Problem description -
Pull out of the data below the stretch of lines bounded by the one containing "what timing repair" and the one containing "nand2b | 5 | 33.8 |", both bounds included, unchanged.

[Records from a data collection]

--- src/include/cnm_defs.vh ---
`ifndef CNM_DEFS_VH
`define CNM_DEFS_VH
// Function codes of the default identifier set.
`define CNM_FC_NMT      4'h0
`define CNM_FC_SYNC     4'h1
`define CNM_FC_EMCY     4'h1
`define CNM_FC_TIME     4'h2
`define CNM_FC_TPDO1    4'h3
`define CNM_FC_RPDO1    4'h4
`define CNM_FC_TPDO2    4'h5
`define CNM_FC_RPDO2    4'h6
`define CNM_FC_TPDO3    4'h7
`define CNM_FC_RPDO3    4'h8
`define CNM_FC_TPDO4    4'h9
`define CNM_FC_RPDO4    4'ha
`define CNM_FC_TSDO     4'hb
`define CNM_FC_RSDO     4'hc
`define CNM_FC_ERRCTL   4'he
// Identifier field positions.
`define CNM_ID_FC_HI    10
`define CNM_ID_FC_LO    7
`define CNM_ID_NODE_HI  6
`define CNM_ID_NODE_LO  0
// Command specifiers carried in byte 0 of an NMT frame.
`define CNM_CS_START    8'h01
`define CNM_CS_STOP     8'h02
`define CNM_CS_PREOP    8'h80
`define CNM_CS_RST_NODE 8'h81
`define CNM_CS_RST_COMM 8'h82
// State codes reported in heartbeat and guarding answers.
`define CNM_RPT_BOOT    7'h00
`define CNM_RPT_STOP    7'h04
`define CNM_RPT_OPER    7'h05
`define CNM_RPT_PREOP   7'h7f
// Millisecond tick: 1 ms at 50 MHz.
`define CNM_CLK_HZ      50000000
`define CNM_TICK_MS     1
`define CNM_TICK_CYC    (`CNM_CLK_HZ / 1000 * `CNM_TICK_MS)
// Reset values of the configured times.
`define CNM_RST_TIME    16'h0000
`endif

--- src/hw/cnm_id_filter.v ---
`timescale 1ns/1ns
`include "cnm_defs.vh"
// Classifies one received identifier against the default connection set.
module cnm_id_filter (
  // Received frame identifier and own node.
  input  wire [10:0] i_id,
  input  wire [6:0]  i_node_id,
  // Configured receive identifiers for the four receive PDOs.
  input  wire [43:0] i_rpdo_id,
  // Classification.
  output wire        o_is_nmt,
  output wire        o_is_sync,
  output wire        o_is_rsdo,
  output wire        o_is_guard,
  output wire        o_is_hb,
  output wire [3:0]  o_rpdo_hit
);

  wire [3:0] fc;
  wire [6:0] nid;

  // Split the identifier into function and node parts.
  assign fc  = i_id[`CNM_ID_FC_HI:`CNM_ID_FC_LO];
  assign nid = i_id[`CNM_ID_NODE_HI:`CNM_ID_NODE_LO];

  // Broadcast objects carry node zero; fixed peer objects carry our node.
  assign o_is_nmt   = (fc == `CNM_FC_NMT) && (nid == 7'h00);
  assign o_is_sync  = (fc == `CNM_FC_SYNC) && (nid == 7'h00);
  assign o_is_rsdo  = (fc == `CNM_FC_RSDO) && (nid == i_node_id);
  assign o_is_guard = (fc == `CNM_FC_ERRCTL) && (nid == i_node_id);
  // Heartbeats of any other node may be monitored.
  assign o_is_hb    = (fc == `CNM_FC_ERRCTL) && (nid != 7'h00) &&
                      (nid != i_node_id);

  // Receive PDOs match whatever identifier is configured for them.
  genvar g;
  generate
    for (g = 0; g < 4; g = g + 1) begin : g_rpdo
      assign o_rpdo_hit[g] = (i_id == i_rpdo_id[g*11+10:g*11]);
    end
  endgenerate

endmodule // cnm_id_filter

...

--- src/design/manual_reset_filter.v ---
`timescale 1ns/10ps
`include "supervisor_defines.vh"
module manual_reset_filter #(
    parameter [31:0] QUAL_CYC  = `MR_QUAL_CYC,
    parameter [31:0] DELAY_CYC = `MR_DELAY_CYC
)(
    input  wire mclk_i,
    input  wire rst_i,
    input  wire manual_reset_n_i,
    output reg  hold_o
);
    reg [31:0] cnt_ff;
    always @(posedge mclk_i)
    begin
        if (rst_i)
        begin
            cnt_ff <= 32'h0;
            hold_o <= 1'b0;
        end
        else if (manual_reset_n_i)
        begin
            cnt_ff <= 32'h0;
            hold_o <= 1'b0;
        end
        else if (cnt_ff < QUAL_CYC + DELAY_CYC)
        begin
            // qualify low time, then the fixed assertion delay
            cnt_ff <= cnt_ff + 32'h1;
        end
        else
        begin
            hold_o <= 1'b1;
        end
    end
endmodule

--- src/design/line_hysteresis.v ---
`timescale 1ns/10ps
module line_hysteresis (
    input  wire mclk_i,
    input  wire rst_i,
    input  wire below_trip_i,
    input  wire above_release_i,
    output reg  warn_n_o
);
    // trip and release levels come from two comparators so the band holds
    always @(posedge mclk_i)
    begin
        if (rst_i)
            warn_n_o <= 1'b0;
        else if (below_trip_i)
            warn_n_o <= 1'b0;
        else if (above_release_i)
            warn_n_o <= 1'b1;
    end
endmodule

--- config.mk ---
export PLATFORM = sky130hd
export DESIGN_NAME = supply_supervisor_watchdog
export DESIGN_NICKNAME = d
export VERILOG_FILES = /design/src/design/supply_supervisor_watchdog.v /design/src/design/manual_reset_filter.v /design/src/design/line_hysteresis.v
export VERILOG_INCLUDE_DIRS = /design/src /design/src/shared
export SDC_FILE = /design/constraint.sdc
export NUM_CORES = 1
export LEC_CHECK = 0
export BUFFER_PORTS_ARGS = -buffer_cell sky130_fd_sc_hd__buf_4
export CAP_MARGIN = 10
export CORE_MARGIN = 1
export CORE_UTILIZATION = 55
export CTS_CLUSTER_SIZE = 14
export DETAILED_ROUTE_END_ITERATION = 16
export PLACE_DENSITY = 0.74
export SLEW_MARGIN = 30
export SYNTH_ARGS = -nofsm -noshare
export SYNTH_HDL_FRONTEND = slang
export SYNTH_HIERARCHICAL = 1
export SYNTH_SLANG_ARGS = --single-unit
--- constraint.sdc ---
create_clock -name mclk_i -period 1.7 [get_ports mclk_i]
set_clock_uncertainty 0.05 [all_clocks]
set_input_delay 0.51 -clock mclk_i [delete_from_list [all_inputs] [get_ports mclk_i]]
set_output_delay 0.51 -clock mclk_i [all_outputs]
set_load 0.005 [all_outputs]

--

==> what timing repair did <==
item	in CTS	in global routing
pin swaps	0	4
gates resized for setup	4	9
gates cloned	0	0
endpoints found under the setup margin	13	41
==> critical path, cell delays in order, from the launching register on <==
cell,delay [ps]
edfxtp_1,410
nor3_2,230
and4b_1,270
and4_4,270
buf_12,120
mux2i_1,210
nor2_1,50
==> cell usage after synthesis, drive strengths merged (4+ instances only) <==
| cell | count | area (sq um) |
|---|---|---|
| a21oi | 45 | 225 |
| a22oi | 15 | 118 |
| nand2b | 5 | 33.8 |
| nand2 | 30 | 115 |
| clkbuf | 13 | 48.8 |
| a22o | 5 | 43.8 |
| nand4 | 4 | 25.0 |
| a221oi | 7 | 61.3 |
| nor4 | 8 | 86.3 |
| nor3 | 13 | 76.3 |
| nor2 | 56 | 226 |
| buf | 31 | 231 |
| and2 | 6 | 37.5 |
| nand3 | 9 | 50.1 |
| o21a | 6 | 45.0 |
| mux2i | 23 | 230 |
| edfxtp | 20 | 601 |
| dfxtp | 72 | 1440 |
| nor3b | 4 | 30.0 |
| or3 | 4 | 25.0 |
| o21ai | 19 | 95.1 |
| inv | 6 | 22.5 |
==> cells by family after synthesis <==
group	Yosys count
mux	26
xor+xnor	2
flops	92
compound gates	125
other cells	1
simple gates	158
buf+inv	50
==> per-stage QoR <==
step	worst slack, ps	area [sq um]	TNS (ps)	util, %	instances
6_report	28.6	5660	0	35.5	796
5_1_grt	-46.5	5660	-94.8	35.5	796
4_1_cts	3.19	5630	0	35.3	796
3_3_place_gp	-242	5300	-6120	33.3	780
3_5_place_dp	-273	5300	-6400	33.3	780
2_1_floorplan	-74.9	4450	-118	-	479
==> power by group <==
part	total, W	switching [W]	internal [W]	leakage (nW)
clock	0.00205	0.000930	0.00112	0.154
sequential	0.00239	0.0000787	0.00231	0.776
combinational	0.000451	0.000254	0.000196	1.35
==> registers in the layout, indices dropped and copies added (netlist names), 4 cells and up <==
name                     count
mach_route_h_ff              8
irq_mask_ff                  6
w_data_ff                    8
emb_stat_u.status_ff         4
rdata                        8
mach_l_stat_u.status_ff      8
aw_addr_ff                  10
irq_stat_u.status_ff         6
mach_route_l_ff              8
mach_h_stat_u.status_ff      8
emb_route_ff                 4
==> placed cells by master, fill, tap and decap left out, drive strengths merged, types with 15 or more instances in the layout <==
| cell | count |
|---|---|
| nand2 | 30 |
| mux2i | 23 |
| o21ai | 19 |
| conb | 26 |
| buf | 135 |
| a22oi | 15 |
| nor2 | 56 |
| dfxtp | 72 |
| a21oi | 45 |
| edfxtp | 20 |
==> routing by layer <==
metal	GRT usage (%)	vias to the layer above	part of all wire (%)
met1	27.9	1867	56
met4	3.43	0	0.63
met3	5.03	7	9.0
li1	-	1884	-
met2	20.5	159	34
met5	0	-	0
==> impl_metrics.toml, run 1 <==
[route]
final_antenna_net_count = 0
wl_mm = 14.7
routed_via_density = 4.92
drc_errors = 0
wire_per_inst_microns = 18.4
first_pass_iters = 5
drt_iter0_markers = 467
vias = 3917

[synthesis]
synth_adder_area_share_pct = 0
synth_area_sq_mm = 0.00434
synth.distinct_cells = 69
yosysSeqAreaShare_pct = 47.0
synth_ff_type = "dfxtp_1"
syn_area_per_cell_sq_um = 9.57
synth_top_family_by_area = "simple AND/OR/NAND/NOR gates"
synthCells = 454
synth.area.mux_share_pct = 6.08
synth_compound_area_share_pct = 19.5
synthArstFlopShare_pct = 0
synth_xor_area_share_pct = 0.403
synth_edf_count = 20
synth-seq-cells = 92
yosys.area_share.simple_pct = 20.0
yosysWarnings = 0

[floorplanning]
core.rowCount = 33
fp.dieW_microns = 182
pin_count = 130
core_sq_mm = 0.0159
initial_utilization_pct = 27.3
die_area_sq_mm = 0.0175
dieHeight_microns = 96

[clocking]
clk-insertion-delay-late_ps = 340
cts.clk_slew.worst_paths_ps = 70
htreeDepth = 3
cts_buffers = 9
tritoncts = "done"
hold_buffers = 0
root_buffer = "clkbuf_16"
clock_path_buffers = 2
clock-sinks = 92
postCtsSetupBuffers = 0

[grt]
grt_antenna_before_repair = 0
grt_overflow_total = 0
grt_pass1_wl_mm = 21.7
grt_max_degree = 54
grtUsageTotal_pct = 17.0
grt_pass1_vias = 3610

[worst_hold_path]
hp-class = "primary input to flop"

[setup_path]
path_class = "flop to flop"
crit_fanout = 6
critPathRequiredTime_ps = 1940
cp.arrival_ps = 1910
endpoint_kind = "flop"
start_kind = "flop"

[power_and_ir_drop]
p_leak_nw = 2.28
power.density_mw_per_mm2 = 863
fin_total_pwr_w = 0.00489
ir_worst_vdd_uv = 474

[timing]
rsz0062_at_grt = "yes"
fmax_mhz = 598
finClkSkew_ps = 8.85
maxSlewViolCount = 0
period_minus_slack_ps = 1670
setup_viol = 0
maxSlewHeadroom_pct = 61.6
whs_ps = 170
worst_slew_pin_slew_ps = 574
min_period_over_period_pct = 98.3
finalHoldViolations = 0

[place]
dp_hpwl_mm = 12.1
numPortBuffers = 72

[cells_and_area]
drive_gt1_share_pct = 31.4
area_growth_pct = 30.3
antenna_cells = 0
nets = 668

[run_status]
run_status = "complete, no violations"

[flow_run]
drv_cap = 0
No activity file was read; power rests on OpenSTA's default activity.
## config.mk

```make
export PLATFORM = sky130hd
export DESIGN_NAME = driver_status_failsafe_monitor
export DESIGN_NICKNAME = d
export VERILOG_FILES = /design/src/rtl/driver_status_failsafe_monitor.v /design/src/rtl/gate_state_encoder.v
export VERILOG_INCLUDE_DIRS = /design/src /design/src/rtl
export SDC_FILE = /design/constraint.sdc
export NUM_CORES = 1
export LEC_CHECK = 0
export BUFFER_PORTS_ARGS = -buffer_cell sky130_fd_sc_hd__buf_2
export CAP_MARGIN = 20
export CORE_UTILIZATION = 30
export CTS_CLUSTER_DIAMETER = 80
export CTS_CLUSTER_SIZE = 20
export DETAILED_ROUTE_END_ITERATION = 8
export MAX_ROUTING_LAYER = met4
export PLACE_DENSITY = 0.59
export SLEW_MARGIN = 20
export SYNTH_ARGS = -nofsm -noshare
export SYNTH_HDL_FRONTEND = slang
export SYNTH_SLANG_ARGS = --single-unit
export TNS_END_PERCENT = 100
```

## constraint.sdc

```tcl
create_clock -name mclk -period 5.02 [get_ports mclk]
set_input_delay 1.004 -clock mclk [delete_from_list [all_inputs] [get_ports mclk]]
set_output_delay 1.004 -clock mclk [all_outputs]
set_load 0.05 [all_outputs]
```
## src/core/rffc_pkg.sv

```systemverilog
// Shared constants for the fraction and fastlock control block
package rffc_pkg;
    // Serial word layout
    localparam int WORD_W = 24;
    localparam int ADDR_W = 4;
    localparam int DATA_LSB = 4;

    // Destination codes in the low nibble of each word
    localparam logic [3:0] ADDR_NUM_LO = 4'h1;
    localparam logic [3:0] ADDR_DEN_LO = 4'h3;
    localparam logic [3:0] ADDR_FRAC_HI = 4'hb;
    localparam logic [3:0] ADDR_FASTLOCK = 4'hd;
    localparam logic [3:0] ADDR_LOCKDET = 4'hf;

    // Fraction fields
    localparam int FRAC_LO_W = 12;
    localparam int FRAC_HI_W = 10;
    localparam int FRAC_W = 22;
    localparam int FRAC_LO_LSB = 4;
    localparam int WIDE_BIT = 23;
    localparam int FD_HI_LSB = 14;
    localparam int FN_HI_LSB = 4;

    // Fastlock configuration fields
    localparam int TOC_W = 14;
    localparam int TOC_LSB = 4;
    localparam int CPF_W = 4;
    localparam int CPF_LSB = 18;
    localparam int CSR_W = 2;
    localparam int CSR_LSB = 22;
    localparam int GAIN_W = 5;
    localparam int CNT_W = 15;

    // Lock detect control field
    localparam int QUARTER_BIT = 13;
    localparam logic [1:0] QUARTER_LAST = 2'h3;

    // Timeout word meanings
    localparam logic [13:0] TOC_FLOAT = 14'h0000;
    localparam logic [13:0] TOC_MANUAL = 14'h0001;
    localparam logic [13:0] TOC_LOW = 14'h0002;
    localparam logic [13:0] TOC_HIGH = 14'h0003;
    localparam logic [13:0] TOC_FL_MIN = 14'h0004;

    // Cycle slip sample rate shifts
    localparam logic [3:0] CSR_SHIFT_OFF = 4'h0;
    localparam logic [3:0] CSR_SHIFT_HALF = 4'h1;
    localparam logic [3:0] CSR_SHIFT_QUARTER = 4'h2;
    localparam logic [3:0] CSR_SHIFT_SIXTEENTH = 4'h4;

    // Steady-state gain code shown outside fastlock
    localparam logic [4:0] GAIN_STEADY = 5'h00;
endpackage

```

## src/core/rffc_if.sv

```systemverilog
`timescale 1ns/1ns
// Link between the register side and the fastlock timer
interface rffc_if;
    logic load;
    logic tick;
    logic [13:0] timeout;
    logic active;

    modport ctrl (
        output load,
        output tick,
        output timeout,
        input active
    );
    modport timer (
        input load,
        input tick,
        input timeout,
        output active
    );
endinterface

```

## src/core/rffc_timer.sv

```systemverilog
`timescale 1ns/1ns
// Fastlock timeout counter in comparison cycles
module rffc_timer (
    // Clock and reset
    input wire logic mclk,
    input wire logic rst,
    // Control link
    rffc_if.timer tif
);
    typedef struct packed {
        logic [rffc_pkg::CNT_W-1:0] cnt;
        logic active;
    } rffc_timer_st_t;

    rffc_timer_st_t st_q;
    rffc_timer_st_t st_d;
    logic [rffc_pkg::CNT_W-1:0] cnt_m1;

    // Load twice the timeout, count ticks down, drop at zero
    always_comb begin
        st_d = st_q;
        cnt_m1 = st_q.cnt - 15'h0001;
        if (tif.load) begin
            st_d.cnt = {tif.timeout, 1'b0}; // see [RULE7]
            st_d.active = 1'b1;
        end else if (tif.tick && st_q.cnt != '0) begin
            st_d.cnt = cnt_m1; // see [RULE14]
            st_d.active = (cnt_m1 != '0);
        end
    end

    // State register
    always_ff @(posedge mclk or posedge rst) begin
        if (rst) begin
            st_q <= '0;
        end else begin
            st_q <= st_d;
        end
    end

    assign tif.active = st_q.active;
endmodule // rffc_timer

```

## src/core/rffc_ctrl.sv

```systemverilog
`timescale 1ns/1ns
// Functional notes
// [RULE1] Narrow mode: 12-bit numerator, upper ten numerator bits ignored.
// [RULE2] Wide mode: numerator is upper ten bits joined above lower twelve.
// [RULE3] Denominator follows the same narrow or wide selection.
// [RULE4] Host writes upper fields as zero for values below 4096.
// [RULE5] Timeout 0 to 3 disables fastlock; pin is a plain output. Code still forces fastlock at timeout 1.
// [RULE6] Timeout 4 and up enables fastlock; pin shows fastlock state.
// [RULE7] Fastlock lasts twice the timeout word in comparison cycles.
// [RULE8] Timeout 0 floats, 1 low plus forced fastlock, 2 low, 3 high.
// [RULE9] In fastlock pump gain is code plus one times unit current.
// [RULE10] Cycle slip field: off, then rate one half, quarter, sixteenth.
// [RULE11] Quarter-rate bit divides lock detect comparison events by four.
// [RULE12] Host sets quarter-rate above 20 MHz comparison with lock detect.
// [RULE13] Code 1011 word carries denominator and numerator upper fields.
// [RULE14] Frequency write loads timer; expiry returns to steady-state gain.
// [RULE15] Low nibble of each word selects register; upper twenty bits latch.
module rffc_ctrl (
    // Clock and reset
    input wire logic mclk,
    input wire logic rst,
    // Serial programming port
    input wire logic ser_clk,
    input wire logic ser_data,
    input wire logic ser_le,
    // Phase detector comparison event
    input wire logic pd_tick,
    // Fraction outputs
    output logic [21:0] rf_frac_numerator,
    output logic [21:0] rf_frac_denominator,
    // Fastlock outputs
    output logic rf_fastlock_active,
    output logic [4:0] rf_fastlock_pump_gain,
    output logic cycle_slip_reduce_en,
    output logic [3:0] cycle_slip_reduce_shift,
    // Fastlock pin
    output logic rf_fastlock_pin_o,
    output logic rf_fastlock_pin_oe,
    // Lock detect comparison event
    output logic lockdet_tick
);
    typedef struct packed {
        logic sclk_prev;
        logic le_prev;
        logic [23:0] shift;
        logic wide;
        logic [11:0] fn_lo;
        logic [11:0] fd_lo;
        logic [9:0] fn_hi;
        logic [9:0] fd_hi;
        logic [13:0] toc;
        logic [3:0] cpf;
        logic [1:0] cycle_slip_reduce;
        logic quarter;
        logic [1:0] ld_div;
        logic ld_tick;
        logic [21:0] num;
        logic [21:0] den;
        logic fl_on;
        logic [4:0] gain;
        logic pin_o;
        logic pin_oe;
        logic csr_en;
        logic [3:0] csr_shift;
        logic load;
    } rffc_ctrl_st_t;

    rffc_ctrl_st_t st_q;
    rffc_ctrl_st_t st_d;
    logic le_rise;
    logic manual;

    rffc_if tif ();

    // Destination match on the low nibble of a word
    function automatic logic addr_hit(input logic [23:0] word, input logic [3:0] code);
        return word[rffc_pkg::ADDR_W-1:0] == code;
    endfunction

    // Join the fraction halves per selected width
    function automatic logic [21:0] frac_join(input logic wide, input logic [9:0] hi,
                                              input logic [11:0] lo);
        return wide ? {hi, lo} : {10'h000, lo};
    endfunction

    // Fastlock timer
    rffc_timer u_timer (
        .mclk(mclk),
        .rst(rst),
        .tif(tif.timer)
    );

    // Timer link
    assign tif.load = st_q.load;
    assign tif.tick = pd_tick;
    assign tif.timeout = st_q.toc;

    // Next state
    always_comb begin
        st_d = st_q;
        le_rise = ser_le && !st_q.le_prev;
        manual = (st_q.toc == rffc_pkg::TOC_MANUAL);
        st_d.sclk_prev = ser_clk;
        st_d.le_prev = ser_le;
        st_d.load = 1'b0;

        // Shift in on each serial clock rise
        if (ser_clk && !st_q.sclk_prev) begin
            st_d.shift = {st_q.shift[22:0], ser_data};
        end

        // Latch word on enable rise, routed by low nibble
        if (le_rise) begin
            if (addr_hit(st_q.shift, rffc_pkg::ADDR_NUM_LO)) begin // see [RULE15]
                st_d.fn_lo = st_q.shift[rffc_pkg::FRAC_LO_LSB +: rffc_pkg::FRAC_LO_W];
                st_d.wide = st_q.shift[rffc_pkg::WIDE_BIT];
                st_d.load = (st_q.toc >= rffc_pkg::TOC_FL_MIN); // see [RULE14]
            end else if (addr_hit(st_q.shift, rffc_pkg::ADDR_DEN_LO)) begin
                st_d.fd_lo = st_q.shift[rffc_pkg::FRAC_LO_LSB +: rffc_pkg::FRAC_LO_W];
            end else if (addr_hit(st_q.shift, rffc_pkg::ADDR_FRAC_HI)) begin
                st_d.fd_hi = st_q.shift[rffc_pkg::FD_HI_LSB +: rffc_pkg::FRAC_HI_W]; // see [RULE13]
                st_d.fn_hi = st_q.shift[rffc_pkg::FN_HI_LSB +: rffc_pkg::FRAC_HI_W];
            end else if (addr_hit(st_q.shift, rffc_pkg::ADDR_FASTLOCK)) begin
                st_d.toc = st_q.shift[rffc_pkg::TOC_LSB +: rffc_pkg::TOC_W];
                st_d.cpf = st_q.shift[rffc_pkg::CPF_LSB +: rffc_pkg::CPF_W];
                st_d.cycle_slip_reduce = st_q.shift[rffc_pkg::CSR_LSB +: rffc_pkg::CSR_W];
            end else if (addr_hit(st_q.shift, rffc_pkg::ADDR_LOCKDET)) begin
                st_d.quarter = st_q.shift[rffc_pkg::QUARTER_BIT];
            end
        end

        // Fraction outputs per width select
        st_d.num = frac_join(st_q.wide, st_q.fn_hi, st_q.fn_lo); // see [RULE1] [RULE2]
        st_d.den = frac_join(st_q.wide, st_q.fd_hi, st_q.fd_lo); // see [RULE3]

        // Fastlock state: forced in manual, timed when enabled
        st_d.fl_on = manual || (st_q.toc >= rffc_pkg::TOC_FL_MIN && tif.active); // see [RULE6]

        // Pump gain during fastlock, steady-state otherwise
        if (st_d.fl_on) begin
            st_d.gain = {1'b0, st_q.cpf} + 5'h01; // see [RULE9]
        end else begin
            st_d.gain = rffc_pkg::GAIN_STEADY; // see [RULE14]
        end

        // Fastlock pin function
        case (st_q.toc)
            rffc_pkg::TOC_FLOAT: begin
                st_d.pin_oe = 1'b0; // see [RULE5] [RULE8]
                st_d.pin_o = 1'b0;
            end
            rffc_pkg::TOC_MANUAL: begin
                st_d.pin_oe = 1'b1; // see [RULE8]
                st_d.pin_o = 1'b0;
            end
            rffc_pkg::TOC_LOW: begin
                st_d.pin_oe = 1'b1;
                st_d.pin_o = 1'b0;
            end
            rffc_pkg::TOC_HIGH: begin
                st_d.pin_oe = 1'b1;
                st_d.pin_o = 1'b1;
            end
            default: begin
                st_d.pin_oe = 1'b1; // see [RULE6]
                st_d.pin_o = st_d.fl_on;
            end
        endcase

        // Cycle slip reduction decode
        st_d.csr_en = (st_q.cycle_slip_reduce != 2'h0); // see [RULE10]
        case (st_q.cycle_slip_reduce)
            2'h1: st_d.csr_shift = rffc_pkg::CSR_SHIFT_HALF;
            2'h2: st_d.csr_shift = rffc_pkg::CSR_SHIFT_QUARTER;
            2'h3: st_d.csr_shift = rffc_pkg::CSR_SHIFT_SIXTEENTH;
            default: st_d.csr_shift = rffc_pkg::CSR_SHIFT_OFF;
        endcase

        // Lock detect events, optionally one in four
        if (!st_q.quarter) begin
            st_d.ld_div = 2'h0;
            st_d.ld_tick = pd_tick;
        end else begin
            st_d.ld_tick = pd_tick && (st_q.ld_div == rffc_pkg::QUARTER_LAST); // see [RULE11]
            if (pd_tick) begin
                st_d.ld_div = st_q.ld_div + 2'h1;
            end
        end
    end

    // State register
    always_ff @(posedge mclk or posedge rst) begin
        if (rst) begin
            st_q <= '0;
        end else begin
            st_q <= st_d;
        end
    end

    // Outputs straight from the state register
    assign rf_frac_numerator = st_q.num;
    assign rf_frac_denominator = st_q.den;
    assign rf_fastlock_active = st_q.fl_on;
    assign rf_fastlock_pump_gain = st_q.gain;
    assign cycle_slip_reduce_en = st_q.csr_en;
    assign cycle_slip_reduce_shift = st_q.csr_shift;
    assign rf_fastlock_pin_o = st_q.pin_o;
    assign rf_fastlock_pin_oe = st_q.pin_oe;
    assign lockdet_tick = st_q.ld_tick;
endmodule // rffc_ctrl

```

Exercise solution -
==> what timing repair did <==
item	in CTS	in global routing
pin swaps	0	4
gates resized for setup	4	9
gates cloned	0	0
endpoints found under the setup margin	13	41
==> critical path, cell delays in order, from the launching register on <==
cell,delay [ps]
edfxtp_1,410
nor3_2,230
and4b_1,270
and4_4,270
buf_12,120
mux2i_1,210
nor2_1,50
==> cell usage after synthesis, drive strengths merged (4+ instances only) <==
| cell | count | area (sq um) |
|---|---|---|
| a21oi | 45 | 225 |
| a22oi | 15 | 118 |
| nand2b | 5 | 33.8 |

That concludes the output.